EXERCISE AIM: Which lines of the records below contain the string "operators"? Report each of them.

Collected data:
╭──
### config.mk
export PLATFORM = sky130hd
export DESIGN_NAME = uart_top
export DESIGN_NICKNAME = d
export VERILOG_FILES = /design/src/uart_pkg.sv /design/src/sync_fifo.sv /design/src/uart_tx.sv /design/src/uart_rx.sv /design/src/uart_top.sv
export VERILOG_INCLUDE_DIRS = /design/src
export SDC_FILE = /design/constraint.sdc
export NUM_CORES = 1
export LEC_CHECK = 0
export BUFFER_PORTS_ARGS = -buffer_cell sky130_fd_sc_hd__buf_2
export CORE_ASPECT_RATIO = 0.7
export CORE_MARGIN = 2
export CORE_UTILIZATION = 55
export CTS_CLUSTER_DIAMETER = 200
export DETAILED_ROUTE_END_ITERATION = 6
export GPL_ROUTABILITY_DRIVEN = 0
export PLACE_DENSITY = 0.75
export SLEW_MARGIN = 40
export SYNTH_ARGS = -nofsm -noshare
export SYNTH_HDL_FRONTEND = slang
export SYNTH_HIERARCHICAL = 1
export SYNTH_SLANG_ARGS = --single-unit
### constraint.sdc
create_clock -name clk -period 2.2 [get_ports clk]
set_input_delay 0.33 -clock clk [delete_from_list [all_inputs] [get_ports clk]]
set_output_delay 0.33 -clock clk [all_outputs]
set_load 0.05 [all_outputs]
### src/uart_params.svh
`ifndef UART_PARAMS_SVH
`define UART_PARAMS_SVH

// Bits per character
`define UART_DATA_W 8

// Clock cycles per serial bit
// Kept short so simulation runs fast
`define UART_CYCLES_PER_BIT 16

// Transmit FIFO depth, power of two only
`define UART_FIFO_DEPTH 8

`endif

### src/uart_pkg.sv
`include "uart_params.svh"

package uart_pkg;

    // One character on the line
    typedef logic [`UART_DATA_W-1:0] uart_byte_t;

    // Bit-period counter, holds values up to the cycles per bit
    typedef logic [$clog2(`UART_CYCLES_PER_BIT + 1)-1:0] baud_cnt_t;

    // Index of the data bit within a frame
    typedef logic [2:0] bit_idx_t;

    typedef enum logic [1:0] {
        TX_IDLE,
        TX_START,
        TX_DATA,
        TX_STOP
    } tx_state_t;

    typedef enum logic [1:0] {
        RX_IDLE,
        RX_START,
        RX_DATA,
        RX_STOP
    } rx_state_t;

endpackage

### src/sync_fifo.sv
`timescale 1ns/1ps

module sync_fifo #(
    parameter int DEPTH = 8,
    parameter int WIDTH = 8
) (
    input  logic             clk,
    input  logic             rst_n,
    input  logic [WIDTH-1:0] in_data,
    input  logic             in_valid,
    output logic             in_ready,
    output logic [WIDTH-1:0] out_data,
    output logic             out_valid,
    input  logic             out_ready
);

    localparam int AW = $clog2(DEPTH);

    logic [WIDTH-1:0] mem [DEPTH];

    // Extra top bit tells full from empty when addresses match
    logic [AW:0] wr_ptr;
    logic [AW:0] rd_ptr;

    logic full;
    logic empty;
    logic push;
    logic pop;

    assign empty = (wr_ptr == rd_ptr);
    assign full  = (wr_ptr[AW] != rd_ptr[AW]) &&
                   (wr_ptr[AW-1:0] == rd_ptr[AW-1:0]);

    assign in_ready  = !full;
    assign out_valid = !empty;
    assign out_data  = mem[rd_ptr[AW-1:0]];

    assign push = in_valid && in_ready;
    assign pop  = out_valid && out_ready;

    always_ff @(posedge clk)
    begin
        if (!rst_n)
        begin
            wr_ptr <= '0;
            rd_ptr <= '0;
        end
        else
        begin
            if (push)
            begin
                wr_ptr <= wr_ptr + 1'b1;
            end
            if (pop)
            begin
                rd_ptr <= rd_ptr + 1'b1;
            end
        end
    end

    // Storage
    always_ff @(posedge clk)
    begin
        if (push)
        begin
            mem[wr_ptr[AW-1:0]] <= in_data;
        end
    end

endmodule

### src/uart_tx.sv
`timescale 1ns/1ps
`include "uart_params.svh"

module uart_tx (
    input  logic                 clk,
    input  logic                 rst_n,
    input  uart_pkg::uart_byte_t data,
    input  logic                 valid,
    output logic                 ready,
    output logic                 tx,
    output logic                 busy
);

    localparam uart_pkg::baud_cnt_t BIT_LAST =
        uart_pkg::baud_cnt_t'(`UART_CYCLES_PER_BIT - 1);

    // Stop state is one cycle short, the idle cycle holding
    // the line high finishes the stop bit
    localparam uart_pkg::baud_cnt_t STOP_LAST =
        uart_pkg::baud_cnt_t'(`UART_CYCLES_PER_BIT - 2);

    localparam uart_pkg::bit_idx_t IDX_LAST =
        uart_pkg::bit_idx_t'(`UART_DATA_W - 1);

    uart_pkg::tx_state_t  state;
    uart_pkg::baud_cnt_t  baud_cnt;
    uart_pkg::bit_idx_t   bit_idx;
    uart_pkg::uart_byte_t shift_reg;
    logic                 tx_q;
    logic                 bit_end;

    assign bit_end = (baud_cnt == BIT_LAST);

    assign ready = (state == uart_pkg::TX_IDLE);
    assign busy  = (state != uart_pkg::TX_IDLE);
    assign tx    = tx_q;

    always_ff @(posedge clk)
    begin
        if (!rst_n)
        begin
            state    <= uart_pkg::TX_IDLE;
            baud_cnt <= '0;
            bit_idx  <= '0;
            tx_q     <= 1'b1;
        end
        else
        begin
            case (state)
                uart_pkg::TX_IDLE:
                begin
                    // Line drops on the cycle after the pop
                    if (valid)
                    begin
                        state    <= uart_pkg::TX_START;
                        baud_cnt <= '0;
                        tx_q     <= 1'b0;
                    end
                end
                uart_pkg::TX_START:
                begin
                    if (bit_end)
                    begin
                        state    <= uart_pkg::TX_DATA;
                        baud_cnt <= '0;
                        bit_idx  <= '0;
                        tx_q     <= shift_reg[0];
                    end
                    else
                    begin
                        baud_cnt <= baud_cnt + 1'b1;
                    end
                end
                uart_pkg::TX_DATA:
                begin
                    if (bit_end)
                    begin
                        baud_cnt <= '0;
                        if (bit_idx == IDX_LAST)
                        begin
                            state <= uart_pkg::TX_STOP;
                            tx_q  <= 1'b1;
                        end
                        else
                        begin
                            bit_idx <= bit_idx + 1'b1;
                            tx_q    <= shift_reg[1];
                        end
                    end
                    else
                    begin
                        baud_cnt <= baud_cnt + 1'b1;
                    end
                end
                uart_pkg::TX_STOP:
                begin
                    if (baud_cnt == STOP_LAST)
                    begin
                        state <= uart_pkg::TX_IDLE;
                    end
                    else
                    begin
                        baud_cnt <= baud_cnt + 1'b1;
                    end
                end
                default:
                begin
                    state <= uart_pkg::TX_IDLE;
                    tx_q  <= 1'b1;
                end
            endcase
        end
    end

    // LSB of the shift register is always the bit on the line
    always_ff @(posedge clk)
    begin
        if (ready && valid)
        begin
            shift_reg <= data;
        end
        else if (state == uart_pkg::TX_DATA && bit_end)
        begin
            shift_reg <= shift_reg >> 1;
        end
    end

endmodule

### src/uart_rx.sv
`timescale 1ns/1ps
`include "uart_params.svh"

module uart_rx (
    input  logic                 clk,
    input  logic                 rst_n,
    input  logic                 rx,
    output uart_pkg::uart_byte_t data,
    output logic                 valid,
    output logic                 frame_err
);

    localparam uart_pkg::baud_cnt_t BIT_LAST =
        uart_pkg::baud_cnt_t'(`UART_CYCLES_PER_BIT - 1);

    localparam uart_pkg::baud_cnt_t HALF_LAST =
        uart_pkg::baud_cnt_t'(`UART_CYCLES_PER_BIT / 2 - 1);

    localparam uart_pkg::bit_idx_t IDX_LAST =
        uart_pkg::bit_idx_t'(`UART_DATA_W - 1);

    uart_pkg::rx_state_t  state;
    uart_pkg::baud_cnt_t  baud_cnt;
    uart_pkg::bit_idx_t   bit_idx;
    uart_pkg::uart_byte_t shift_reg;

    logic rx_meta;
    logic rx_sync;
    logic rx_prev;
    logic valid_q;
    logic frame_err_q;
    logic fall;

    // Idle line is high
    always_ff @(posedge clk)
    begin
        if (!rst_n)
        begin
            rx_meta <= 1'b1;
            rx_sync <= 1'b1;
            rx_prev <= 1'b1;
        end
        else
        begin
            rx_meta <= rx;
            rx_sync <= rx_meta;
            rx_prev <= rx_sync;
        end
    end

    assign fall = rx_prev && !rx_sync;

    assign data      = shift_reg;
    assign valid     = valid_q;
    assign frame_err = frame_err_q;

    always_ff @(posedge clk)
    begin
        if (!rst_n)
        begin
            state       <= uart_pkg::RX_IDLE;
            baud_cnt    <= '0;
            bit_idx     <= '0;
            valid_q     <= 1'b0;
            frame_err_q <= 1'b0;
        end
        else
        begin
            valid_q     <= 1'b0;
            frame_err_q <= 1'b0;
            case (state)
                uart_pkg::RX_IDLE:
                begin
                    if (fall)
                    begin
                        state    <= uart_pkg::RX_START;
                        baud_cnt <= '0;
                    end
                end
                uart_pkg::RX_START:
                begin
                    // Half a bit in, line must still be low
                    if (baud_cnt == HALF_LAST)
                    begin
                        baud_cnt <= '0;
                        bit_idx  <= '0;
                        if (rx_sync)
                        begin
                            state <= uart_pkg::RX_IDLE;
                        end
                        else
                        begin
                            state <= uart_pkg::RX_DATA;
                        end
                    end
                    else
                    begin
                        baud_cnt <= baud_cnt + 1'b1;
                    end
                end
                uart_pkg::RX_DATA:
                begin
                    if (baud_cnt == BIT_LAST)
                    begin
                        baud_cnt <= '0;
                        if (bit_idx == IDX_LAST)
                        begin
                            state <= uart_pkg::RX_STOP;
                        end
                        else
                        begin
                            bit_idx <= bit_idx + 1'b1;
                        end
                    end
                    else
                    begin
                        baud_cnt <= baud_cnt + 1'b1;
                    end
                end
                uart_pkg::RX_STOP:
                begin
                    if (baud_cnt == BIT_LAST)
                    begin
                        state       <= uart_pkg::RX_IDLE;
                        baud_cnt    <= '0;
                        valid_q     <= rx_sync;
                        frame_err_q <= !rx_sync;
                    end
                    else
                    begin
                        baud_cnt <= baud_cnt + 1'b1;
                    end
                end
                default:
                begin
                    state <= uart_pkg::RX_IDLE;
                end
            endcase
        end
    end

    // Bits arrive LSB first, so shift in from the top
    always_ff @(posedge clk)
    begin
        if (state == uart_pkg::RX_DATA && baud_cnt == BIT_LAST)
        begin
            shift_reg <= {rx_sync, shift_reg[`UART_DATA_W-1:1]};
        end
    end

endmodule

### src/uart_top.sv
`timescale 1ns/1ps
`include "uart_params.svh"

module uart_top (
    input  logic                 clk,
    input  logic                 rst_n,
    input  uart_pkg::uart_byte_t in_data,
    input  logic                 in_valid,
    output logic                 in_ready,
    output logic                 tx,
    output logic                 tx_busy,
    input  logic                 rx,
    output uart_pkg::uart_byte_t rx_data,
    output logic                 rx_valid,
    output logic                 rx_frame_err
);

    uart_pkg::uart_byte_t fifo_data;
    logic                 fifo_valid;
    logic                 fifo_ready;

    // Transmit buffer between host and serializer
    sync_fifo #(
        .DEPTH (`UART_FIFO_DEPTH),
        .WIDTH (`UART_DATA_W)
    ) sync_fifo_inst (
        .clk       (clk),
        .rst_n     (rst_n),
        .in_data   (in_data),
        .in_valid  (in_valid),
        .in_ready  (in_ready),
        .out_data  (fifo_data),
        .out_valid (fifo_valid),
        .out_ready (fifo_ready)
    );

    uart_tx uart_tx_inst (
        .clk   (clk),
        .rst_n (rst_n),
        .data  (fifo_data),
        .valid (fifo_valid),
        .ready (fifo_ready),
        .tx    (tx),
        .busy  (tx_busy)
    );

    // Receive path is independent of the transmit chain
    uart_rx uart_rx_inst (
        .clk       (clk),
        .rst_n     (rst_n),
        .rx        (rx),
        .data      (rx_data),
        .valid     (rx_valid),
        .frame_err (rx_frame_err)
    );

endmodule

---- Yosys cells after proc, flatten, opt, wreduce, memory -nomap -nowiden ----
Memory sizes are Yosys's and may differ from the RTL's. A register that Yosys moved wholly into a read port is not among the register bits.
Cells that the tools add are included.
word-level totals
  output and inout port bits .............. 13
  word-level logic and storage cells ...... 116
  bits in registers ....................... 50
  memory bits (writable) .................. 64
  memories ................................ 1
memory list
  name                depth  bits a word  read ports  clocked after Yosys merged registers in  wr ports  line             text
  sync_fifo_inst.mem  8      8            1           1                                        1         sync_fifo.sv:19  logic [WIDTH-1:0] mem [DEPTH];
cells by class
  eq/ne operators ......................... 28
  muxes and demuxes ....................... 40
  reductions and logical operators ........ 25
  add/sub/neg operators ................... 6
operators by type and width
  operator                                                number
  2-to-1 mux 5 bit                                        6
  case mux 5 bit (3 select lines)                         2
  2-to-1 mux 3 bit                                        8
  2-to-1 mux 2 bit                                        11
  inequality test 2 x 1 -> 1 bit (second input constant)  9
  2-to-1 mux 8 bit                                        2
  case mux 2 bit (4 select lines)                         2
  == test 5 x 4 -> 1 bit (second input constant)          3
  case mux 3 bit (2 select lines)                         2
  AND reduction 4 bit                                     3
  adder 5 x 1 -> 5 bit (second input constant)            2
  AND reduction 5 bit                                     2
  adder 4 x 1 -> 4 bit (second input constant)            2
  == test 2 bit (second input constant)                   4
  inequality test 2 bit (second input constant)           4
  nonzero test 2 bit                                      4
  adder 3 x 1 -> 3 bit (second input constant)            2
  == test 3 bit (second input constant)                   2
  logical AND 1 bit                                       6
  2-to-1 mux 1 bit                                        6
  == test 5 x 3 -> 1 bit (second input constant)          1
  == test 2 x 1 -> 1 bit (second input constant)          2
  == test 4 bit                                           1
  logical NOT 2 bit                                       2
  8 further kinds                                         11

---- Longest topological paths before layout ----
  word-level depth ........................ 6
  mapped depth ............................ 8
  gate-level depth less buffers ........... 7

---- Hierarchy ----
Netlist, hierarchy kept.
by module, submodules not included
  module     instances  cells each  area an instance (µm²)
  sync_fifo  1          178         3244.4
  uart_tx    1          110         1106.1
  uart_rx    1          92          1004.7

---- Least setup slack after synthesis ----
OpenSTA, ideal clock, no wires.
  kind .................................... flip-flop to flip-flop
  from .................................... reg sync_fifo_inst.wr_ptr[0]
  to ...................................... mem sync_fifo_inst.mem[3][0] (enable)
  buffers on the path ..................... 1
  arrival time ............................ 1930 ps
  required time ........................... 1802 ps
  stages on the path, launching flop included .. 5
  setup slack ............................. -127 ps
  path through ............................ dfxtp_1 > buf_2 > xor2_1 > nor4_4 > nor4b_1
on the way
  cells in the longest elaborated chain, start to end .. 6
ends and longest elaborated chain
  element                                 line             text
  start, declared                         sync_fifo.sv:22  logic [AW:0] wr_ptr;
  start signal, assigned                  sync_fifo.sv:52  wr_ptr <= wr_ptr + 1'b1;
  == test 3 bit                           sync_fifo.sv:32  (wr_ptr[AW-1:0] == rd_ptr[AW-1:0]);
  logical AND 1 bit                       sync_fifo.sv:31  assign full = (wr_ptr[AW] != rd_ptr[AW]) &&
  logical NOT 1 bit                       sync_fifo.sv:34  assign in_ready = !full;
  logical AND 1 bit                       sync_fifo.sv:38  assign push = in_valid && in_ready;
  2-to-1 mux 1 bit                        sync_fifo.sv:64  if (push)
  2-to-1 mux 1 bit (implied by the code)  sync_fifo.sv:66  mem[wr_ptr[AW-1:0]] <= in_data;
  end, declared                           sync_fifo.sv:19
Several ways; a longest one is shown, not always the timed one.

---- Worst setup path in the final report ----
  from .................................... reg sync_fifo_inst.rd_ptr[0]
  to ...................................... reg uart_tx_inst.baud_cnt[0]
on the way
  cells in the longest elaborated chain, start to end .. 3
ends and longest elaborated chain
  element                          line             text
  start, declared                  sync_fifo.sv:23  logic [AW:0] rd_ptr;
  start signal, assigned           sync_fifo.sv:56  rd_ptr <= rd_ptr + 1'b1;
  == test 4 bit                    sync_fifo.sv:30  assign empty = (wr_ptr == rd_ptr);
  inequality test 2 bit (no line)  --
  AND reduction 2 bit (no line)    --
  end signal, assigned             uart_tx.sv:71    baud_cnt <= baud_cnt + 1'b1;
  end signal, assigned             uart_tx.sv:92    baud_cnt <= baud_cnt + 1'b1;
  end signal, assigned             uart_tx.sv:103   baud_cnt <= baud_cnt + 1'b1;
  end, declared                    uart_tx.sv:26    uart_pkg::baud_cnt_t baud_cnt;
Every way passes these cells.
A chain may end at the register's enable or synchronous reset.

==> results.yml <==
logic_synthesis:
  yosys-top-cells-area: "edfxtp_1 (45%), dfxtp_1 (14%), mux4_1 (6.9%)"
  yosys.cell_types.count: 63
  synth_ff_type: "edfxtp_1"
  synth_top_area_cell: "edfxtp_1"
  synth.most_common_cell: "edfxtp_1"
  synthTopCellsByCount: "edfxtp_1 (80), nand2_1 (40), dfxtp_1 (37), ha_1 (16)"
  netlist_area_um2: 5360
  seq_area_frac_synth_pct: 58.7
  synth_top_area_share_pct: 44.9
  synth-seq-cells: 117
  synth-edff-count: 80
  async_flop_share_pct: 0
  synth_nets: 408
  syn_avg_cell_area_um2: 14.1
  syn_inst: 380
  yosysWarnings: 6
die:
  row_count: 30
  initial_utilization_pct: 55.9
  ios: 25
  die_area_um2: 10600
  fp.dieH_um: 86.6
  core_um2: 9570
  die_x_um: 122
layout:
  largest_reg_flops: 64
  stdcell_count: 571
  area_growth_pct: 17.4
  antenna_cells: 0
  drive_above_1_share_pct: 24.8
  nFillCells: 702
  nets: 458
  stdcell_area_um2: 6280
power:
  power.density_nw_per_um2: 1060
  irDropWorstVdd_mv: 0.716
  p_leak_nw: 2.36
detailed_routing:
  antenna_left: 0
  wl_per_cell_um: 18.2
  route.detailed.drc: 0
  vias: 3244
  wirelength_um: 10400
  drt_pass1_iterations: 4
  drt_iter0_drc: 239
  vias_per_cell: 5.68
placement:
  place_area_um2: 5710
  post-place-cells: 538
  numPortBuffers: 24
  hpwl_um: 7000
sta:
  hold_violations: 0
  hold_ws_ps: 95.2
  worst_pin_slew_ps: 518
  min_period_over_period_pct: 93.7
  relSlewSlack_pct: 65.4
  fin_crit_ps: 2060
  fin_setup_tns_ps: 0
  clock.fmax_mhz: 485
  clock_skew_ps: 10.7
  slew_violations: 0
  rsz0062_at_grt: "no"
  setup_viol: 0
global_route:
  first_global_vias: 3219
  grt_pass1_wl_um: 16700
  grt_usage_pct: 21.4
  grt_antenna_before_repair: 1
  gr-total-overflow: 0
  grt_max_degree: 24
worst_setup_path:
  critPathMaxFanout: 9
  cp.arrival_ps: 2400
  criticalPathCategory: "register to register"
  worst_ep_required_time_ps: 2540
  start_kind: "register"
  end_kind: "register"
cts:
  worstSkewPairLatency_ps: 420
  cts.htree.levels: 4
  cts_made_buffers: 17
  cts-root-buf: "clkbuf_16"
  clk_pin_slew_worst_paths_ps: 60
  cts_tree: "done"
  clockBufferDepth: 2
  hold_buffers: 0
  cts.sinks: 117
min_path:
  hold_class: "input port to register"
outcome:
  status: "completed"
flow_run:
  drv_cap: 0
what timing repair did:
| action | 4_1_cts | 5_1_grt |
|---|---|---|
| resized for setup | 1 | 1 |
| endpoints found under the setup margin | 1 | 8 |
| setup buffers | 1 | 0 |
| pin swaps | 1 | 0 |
╰──
EXERCISE RESPONSE:
  eq/ne operators ......................... 28
  reductions and logical operators ........ 25
  add/sub/neg operators ................... 6
operators by type and width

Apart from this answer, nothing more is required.